**Required action**
Below is a listing; restate from it, character for character, the lines beginning at the line holding "5 | 56.30 |" and ending at the line holding "inverters: 11 / 41.29", both included.
*** Opening of Records to use ***
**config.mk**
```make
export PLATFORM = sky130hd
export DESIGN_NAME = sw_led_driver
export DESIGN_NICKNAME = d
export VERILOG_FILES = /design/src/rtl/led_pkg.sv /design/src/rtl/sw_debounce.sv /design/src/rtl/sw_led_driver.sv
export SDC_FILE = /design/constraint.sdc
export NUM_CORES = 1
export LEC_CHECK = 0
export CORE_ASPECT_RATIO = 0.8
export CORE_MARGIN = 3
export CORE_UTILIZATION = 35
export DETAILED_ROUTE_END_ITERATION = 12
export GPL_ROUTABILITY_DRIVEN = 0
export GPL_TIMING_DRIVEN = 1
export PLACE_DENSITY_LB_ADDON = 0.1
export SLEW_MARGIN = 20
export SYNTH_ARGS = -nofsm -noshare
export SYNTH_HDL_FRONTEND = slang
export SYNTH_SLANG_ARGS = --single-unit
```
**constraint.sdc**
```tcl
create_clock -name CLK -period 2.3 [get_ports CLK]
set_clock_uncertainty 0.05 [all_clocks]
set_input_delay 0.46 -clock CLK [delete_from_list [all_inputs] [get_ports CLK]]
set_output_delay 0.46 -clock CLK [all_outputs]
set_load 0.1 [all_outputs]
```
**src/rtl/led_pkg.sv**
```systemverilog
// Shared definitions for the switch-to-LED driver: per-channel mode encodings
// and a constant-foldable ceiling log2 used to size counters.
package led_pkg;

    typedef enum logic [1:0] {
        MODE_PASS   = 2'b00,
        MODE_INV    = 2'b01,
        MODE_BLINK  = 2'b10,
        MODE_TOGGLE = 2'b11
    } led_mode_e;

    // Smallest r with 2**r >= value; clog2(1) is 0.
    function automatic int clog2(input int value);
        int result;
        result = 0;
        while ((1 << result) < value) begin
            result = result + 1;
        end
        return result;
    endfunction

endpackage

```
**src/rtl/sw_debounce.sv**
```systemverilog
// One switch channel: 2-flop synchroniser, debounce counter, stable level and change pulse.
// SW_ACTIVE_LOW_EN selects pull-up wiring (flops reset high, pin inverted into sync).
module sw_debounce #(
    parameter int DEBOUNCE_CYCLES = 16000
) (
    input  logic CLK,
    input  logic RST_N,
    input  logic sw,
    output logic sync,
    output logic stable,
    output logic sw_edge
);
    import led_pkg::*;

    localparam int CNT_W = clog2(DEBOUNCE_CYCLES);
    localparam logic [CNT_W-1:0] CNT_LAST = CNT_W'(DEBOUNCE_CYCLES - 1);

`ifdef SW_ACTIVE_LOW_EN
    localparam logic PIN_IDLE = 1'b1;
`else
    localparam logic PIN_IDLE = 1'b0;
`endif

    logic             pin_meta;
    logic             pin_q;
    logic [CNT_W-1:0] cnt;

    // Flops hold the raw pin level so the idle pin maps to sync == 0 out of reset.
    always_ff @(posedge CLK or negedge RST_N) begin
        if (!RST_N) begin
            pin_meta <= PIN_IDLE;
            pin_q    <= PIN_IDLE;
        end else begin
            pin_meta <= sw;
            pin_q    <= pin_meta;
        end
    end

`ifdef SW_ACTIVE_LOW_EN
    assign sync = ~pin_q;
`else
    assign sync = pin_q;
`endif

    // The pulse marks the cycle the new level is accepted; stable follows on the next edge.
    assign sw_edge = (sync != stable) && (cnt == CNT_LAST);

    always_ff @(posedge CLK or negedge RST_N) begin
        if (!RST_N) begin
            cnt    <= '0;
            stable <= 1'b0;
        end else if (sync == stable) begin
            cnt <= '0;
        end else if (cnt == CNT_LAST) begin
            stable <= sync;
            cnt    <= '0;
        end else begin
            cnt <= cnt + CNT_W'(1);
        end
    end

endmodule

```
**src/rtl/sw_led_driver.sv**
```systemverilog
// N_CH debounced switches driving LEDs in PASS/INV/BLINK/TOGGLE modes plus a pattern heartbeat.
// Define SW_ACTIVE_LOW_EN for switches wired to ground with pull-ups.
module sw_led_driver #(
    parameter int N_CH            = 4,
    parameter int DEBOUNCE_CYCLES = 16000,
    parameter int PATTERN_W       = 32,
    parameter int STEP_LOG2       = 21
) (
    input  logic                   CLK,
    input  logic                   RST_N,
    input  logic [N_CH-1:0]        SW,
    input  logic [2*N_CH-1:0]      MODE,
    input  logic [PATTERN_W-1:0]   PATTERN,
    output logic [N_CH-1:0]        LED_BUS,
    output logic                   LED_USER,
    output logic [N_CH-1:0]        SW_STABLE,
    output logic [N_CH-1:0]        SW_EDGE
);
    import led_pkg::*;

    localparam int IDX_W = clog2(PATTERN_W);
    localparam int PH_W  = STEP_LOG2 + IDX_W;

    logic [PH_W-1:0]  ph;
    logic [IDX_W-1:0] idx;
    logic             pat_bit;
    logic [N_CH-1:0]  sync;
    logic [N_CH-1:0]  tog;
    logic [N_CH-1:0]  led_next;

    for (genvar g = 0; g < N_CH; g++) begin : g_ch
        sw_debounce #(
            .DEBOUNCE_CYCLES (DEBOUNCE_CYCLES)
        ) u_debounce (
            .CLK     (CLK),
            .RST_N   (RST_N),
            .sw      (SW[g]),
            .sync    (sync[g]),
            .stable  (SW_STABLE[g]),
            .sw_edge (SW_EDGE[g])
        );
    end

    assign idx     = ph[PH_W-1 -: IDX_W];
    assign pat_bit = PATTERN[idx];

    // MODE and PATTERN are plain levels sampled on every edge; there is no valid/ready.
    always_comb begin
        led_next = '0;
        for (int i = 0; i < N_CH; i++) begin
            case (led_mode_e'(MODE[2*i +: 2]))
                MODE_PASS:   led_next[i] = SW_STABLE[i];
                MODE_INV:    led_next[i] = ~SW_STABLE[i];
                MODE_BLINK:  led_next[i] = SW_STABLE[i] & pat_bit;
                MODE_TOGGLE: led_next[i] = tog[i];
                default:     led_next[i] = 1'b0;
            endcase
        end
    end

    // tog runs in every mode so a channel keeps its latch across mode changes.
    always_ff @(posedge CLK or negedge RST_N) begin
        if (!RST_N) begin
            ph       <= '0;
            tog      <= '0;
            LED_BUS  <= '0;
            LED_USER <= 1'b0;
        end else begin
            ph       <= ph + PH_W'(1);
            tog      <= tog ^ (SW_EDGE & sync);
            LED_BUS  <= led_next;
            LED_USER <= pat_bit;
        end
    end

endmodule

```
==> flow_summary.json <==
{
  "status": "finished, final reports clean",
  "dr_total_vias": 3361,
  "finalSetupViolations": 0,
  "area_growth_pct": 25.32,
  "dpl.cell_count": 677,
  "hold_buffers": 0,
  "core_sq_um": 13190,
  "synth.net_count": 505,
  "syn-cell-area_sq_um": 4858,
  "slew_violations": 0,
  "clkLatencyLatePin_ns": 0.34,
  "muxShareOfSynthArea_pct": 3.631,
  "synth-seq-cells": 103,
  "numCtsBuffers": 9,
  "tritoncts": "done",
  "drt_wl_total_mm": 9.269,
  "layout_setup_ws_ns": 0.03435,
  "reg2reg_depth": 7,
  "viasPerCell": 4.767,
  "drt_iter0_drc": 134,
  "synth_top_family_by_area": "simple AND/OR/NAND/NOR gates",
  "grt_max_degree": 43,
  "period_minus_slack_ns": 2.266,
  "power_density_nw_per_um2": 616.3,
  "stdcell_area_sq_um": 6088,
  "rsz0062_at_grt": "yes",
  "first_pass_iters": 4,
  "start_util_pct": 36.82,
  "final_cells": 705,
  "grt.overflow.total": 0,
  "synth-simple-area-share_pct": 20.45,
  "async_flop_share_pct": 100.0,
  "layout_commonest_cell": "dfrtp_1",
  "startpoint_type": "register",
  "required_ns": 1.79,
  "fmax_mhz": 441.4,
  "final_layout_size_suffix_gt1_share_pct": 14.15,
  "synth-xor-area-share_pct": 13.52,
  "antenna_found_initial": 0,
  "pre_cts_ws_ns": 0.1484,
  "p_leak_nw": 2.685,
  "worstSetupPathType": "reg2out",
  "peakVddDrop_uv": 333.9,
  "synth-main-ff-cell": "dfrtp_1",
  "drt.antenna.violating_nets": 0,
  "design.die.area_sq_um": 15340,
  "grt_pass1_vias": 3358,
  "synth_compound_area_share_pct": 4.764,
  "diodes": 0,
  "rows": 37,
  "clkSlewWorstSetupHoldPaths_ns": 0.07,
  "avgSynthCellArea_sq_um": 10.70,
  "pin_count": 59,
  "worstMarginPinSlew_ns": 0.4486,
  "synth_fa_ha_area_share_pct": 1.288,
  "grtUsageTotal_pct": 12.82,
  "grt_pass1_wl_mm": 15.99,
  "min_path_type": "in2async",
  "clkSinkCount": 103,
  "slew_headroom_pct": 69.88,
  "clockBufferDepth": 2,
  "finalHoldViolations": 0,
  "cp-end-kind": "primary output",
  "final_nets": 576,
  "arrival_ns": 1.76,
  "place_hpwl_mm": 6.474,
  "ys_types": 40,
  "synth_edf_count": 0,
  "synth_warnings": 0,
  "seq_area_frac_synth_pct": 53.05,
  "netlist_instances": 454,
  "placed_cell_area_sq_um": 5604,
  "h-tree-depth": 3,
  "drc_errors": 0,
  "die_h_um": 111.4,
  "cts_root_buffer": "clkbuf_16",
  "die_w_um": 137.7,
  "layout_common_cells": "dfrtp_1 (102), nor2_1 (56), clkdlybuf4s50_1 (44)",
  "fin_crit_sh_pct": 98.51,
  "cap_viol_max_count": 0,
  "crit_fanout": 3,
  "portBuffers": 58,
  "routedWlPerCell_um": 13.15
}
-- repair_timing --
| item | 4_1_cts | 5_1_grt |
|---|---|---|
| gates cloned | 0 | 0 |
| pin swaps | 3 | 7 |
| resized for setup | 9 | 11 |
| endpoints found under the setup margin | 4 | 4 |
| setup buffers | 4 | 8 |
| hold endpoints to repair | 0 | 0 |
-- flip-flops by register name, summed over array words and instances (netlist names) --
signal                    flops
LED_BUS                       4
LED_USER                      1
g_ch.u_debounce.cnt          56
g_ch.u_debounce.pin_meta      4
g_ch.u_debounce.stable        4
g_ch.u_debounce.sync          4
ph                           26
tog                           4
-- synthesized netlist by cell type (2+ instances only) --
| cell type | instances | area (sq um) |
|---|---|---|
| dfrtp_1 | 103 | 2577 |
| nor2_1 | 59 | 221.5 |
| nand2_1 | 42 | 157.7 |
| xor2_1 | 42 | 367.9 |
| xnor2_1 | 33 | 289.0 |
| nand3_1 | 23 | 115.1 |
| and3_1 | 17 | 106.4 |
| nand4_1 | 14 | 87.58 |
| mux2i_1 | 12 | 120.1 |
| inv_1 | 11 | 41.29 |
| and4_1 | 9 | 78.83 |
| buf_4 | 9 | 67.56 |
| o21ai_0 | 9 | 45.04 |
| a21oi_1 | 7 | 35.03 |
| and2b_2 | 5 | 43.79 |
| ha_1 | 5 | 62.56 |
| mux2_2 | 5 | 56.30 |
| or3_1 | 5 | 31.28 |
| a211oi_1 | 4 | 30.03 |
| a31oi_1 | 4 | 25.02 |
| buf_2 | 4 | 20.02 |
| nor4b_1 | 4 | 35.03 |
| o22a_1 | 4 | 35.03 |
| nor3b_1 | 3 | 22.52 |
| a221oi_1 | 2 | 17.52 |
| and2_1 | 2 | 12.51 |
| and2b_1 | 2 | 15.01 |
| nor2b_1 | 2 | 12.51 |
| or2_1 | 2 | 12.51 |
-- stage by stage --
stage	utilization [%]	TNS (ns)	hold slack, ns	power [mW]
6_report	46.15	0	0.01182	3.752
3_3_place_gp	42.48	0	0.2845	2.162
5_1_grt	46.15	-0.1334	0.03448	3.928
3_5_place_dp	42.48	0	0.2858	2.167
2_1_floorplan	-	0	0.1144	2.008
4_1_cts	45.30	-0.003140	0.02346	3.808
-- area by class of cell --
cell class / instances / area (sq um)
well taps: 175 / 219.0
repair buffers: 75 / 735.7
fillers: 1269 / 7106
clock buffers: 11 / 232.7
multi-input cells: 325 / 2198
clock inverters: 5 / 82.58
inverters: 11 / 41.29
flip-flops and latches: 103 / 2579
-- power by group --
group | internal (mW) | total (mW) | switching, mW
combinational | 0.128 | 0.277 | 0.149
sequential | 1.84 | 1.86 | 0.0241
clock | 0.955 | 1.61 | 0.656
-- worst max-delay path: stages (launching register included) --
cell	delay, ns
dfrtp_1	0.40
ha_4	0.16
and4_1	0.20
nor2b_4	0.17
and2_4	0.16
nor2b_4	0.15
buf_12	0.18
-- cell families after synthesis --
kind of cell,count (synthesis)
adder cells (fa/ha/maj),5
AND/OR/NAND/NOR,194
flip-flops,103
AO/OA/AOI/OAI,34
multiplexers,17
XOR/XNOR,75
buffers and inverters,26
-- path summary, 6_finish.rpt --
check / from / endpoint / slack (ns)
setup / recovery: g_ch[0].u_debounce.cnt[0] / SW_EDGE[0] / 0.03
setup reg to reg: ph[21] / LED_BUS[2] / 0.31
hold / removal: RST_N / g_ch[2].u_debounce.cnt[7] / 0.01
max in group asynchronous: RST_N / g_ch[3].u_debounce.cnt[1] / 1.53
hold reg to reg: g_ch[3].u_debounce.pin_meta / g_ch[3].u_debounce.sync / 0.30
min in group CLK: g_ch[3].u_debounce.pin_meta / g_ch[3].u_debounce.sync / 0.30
*** Close of Records to use ***
**Result**
| mux2_2 | 5 | 56.30 |
| or3_1 | 5 | 31.28 |
| a211oi_1 | 4 | 30.03 |
| a31oi_1 | 4 | 25.02 |
| buf_2 | 4 | 20.02 |
| nor4b_1 | 4 | 35.03 |
| o22a_1 | 4 | 35.03 |
| nor3b_1 | 3 | 22.52 |
| a221oi_1 | 2 | 17.52 |
| and2_1 | 2 | 12.51 |
| and2b_1 | 2 | 15.01 |
| nor2b_1 | 2 | 12.51 |
| or2_1 | 2 | 12.51 |
-- stage by stage --
stage	utilization [%]	TNS (ns)	hold slack, ns	power [mW]
6_report	46.15	0	0.01182	3.752
3_3_place_gp	42.48	0	0.2845	2.162
5_1_grt	46.15	-0.1334	0.03448	3.928
3_5_place_dp	42.48	0	0.2858	2.167
2_1_floorplan	-	0	0.1144	2.008
4_1_cts	45.30	-0.003140	0.02346	3.808
-- area by class of cell --
cell class / instances / area (sq um)
well taps: 175 / 219.0
repair buffers: 75 / 735.7
fillers: 1269 / 7106
clock buffers: 11 / 232.7
multi-input cells: 325 / 2198
clock inverters: 5 / 82.58
inverters: 11 / 41.29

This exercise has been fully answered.